··· EXTRACTED MATERIAL ···

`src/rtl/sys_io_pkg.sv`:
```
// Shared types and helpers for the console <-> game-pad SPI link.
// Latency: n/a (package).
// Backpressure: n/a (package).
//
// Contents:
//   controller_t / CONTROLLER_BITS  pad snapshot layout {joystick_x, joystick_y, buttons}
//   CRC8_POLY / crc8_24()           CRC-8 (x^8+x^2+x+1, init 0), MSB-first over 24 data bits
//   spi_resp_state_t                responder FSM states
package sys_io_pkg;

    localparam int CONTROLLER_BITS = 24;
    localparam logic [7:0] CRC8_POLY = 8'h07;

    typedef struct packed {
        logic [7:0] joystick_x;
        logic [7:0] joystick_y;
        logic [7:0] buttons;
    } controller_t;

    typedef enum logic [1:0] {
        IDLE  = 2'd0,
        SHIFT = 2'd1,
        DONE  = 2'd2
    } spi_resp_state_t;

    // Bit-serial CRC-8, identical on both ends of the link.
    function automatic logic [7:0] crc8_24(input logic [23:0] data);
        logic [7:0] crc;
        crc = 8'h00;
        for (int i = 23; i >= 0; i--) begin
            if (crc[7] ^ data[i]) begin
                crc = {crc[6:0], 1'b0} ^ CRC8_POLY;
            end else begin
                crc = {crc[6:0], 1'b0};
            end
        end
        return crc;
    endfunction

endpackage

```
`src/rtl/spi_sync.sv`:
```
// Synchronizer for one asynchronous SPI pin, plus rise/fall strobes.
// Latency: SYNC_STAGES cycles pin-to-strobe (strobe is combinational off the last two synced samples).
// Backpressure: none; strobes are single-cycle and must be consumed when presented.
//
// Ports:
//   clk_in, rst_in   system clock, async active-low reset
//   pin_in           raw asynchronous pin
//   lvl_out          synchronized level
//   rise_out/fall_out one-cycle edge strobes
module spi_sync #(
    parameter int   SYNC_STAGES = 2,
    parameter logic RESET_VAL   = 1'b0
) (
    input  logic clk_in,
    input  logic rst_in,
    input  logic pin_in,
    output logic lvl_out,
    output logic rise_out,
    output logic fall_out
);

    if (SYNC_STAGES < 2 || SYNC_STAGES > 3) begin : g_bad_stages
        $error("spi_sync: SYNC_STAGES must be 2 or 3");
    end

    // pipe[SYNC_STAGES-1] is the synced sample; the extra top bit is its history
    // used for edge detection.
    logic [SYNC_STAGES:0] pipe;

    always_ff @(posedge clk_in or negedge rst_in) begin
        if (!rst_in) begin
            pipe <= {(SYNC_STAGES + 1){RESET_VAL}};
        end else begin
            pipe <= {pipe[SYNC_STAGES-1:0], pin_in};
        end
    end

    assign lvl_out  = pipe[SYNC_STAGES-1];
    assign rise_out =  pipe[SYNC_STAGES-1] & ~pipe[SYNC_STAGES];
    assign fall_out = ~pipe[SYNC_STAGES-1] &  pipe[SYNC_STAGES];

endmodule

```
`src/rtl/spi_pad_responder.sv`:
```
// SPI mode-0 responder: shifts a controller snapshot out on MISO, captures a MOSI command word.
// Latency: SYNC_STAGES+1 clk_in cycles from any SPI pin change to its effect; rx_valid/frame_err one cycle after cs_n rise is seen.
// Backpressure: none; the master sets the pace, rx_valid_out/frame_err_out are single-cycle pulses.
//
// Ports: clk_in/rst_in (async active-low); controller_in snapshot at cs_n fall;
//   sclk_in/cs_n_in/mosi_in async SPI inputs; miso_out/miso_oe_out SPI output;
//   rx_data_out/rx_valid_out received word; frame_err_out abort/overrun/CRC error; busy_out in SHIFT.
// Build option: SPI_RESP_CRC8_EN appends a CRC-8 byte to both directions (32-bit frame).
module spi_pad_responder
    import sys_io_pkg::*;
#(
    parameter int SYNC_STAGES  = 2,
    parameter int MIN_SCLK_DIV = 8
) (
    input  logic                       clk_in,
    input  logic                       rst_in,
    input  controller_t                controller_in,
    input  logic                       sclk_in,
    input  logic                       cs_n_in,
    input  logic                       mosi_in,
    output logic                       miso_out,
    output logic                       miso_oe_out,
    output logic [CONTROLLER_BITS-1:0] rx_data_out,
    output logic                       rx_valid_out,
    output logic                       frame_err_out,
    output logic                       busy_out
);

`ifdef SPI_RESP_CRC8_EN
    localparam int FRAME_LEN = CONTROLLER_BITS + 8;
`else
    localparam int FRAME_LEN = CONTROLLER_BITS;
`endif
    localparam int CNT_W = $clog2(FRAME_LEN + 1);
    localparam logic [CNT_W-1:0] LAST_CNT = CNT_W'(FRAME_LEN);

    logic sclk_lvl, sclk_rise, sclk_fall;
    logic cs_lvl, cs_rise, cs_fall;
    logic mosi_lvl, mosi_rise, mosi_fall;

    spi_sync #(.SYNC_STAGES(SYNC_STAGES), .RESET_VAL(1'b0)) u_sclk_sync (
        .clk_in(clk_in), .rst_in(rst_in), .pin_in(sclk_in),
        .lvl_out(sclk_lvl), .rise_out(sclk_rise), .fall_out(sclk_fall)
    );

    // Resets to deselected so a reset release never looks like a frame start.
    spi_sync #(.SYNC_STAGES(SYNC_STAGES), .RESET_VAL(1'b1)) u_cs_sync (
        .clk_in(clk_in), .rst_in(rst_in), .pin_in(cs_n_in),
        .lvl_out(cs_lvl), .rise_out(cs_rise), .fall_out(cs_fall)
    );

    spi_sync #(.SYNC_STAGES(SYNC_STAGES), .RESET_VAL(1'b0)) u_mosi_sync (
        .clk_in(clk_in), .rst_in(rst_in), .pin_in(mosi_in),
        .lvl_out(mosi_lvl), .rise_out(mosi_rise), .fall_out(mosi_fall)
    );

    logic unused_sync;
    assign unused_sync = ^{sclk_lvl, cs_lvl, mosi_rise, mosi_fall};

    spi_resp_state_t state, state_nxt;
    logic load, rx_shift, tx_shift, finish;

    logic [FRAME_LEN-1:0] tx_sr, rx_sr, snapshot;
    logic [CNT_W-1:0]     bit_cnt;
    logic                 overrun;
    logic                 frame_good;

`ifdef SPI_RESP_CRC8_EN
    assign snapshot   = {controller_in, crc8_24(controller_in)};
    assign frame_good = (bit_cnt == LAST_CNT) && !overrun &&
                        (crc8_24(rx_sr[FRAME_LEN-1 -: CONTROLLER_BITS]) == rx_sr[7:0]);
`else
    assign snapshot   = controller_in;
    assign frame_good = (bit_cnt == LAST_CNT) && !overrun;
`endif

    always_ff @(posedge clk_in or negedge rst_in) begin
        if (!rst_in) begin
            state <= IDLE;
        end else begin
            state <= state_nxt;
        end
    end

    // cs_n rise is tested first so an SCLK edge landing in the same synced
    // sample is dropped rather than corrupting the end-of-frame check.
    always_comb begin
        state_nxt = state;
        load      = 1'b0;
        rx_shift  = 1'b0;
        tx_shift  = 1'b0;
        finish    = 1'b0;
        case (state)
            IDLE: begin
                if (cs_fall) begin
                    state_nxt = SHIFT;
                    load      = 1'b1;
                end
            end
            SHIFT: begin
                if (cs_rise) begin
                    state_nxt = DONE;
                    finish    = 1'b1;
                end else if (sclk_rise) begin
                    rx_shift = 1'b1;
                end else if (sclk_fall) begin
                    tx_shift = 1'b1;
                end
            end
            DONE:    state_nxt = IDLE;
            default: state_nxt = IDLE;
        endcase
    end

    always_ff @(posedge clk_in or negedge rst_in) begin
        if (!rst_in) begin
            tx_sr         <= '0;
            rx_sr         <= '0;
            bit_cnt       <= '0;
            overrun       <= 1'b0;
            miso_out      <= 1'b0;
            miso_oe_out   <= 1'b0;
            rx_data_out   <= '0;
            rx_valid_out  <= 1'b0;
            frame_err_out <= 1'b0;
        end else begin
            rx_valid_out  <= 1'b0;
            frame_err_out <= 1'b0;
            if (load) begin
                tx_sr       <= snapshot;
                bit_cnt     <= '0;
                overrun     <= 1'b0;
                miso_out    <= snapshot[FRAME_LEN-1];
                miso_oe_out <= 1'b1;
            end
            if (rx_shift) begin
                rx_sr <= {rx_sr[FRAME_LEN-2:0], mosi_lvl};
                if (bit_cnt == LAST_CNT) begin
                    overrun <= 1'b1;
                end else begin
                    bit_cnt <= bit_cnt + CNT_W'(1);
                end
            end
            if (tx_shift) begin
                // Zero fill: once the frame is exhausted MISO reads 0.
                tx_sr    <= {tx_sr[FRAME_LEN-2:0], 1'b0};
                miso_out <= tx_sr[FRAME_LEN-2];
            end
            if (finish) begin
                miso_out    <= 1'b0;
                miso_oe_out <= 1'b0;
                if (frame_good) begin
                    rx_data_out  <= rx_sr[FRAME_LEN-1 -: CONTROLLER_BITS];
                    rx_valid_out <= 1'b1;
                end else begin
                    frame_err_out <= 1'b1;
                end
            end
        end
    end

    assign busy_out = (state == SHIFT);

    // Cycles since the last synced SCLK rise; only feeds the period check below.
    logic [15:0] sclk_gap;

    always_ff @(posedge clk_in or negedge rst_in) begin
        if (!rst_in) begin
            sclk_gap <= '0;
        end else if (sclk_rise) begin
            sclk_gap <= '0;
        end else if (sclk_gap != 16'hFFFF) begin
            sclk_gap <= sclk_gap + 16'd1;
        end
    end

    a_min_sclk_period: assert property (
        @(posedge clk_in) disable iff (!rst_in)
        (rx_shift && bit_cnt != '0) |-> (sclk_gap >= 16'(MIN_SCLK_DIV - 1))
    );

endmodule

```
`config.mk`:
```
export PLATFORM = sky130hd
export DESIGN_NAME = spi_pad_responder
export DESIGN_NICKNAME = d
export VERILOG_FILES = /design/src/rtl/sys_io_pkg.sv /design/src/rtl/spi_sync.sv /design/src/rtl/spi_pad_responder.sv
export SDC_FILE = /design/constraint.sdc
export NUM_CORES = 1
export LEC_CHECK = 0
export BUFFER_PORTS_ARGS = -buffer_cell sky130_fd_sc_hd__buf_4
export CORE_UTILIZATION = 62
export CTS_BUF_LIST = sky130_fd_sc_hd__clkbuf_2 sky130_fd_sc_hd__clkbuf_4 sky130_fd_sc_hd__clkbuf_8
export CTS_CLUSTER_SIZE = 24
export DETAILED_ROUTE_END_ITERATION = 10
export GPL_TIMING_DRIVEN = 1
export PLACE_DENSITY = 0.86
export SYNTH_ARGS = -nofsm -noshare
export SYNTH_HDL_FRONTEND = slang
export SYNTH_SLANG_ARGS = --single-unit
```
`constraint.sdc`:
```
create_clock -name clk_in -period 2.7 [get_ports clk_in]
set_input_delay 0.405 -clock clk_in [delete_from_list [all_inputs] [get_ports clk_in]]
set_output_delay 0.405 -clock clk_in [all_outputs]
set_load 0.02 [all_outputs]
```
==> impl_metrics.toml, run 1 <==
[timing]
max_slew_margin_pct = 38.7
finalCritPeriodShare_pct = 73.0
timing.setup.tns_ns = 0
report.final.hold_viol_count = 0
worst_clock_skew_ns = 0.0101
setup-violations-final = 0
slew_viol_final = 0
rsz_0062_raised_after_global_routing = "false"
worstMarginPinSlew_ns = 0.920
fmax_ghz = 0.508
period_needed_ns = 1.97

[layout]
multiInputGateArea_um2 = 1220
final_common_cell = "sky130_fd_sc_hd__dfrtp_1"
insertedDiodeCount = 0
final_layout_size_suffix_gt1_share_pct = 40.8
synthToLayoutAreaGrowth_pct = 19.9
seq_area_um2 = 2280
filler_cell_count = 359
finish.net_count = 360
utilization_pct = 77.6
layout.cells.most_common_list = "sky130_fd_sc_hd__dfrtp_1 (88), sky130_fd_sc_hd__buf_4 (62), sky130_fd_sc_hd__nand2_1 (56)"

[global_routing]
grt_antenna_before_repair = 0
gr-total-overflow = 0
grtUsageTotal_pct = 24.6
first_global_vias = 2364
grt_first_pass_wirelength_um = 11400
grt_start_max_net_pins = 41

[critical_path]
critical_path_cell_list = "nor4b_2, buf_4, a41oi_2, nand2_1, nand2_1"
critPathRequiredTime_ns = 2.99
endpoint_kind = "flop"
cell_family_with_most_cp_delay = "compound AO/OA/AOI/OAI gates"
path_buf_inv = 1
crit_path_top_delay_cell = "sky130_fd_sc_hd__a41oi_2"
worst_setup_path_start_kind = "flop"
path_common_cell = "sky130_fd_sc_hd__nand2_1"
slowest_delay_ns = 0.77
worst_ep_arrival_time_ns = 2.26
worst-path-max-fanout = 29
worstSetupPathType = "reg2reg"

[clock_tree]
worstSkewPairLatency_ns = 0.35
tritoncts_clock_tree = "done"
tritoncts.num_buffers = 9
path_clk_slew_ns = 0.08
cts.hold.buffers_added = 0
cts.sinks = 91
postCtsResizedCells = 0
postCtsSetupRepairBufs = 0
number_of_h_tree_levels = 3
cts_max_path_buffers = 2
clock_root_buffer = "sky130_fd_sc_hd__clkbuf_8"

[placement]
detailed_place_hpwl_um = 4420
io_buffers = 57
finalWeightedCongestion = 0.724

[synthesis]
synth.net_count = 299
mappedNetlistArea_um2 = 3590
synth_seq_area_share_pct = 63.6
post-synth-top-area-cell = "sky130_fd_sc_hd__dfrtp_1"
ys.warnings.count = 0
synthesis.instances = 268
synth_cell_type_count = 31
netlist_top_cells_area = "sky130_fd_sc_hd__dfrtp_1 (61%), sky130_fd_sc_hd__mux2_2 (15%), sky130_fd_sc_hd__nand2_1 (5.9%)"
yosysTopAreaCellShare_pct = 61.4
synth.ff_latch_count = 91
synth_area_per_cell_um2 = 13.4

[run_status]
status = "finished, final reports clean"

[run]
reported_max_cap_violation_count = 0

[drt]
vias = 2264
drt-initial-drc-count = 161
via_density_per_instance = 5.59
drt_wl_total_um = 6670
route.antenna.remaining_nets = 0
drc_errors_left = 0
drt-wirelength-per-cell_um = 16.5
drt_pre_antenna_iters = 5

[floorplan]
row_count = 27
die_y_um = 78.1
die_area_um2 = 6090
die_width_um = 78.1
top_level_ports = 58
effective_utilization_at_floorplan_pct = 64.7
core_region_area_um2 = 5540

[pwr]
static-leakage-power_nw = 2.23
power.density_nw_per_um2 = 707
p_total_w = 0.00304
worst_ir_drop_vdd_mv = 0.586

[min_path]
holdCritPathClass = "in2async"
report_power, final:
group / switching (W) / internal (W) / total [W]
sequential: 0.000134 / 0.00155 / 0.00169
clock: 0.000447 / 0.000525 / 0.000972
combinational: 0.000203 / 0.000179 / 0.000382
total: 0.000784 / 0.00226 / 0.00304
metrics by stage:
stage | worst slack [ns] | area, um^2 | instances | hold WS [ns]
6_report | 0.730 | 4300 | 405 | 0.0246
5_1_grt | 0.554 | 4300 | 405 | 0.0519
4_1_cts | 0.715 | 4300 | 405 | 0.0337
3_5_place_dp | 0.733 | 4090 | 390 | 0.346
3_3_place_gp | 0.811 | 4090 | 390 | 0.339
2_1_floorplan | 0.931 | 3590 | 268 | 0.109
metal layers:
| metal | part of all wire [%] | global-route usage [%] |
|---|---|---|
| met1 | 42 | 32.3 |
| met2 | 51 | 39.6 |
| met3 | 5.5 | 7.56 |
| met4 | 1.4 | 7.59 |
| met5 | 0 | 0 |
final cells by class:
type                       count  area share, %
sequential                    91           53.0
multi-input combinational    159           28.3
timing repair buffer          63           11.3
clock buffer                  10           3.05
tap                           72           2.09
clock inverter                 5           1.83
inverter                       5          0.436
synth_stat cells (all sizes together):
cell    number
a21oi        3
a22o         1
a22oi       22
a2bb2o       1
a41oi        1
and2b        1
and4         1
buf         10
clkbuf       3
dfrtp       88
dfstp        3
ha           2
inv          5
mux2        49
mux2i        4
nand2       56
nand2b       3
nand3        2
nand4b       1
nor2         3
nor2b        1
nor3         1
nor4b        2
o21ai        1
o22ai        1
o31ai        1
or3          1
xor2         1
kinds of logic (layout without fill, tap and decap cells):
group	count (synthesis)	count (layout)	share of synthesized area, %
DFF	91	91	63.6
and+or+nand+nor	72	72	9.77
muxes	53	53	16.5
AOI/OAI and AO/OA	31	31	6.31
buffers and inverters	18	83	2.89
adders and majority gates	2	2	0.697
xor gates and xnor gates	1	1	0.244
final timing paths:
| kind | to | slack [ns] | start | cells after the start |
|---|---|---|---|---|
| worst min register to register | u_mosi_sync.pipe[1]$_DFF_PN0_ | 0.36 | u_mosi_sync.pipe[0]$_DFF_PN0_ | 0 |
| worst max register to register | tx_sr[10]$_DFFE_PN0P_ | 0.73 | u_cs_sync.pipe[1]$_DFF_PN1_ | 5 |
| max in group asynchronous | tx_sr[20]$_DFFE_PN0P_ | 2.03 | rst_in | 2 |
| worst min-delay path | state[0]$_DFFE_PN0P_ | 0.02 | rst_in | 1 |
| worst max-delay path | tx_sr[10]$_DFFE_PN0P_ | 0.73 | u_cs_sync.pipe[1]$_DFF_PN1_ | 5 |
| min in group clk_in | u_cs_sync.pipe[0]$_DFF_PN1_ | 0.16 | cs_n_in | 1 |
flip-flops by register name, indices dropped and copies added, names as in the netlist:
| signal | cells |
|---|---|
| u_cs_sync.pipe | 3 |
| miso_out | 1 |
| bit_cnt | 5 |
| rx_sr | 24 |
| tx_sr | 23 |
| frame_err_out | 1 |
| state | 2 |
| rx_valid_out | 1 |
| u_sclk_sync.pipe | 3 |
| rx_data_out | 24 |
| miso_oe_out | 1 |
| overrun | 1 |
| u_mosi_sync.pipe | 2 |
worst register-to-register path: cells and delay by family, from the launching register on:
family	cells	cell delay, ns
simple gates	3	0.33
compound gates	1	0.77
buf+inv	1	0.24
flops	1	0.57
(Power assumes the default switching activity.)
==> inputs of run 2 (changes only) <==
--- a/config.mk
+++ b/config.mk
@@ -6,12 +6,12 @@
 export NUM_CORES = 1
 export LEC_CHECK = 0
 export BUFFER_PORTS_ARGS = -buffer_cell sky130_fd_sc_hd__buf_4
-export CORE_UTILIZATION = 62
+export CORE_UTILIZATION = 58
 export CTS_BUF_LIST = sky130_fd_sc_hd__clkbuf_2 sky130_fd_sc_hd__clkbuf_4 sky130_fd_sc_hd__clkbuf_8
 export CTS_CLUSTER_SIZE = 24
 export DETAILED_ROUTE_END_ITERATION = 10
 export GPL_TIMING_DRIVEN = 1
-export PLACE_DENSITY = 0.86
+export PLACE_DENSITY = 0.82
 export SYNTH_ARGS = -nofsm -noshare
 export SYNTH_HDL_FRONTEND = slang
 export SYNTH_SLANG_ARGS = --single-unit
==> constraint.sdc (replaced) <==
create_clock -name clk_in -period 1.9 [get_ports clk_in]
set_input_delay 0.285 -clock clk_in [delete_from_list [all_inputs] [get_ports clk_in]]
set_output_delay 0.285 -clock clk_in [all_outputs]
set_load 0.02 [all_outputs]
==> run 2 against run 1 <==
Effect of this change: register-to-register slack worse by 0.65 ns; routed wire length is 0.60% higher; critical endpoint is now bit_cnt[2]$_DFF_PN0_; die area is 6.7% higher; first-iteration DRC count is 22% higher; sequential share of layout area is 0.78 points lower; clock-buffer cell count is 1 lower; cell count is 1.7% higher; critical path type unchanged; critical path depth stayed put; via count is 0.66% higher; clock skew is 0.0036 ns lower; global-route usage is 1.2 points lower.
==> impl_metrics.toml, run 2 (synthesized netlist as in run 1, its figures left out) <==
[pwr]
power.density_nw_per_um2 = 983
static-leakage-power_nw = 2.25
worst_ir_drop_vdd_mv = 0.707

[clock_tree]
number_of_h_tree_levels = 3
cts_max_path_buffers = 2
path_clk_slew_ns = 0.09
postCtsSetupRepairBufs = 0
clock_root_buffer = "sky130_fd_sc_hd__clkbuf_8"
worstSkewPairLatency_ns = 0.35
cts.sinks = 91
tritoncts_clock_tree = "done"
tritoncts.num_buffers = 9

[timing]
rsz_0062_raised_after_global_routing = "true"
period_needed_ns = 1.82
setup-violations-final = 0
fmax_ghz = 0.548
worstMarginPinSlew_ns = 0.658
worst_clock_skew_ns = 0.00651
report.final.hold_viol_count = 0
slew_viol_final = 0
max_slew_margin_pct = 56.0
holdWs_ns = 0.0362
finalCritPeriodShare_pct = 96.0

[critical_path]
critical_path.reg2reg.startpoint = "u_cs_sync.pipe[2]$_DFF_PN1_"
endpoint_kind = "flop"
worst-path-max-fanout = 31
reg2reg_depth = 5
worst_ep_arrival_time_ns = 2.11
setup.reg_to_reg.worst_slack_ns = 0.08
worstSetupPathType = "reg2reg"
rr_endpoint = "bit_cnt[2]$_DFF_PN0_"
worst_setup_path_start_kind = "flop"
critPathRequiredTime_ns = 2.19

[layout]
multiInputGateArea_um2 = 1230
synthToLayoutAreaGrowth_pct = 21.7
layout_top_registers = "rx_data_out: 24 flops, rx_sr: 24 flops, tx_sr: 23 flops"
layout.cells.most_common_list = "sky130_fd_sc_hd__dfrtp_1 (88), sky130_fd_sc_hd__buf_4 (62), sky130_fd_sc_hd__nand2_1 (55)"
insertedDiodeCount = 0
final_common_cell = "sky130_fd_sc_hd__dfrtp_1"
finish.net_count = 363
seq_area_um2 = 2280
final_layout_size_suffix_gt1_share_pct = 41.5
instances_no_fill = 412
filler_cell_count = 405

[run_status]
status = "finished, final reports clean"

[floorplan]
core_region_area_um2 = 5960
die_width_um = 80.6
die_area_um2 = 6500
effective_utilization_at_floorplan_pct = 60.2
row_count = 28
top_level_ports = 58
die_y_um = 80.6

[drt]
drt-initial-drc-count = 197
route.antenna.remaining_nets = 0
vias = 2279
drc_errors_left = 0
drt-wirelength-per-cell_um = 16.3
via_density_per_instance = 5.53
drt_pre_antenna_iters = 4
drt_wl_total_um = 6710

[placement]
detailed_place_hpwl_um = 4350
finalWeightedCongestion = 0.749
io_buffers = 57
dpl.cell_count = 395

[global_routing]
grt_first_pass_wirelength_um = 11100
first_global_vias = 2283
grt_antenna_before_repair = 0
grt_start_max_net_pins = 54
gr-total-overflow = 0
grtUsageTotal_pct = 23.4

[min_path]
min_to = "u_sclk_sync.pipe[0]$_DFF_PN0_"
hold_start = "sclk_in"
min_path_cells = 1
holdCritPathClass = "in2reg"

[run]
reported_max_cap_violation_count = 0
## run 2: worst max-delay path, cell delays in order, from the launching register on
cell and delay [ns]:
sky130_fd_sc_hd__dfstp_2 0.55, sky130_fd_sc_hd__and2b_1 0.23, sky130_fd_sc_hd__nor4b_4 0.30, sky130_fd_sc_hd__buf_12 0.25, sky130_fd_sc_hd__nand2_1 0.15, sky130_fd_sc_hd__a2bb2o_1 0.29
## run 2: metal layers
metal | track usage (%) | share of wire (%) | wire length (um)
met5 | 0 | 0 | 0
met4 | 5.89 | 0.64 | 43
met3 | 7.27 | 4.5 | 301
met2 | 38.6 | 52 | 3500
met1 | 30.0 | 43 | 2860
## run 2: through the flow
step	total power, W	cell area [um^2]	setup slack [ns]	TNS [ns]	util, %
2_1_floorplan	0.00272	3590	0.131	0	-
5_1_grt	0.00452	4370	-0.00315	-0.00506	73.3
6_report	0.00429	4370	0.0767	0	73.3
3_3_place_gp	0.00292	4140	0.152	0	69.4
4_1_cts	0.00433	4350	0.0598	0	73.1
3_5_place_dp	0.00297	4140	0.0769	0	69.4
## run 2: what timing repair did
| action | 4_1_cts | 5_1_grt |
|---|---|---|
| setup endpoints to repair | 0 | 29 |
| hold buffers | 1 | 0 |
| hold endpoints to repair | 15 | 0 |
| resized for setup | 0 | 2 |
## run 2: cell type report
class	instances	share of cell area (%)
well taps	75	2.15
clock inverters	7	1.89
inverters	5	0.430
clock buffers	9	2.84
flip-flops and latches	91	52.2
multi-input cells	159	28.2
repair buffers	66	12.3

···

(WHAT THIS TASK INVOLVES): Given the records above, return exactly the lines starting at the line containing "drt_wl_total_um = 6670" and ending at the line containing "5_1_grt | 0.554 | 4300 | 405 | 0.0519", including both.

(REPLY TO THE TASK):
drt_wl_total_um = 6670
route.antenna.remaining_nets = 0
drc_errors_left = 0
drt-wirelength-per-cell_um = 16.5
drt_pre_antenna_iters = 5

[floorplan]
row_count = 27
die_y_um = 78.1
die_area_um2 = 6090
die_width_um = 78.1
top_level_ports = 58
effective_utilization_at_floorplan_pct = 64.7
core_region_area_um2 = 5540

[pwr]
static-leakage-power_nw = 2.23
power.density_nw_per_um2 = 707
p_total_w = 0.00304
worst_ir_drop_vdd_mv = 0.586

[min_path]
holdCritPathClass = "in2async"
report_power, final:
group / switching (W) / internal (W) / total [W]
sequential: 0.000134 / 0.00155 / 0.00169
clock: 0.000447 / 0.000525 / 0.000972
combinational: 0.000203 / 0.000179 / 0.000382
total: 0.000784 / 0.00226 / 0.00304
metrics by stage:
stage | worst slack [ns] | area, um^2 | instances | hold WS [ns]
6_report | 0.730 | 4300 | 405 | 0.0246
5_1_grt | 0.554 | 4300 | 405 | 0.0519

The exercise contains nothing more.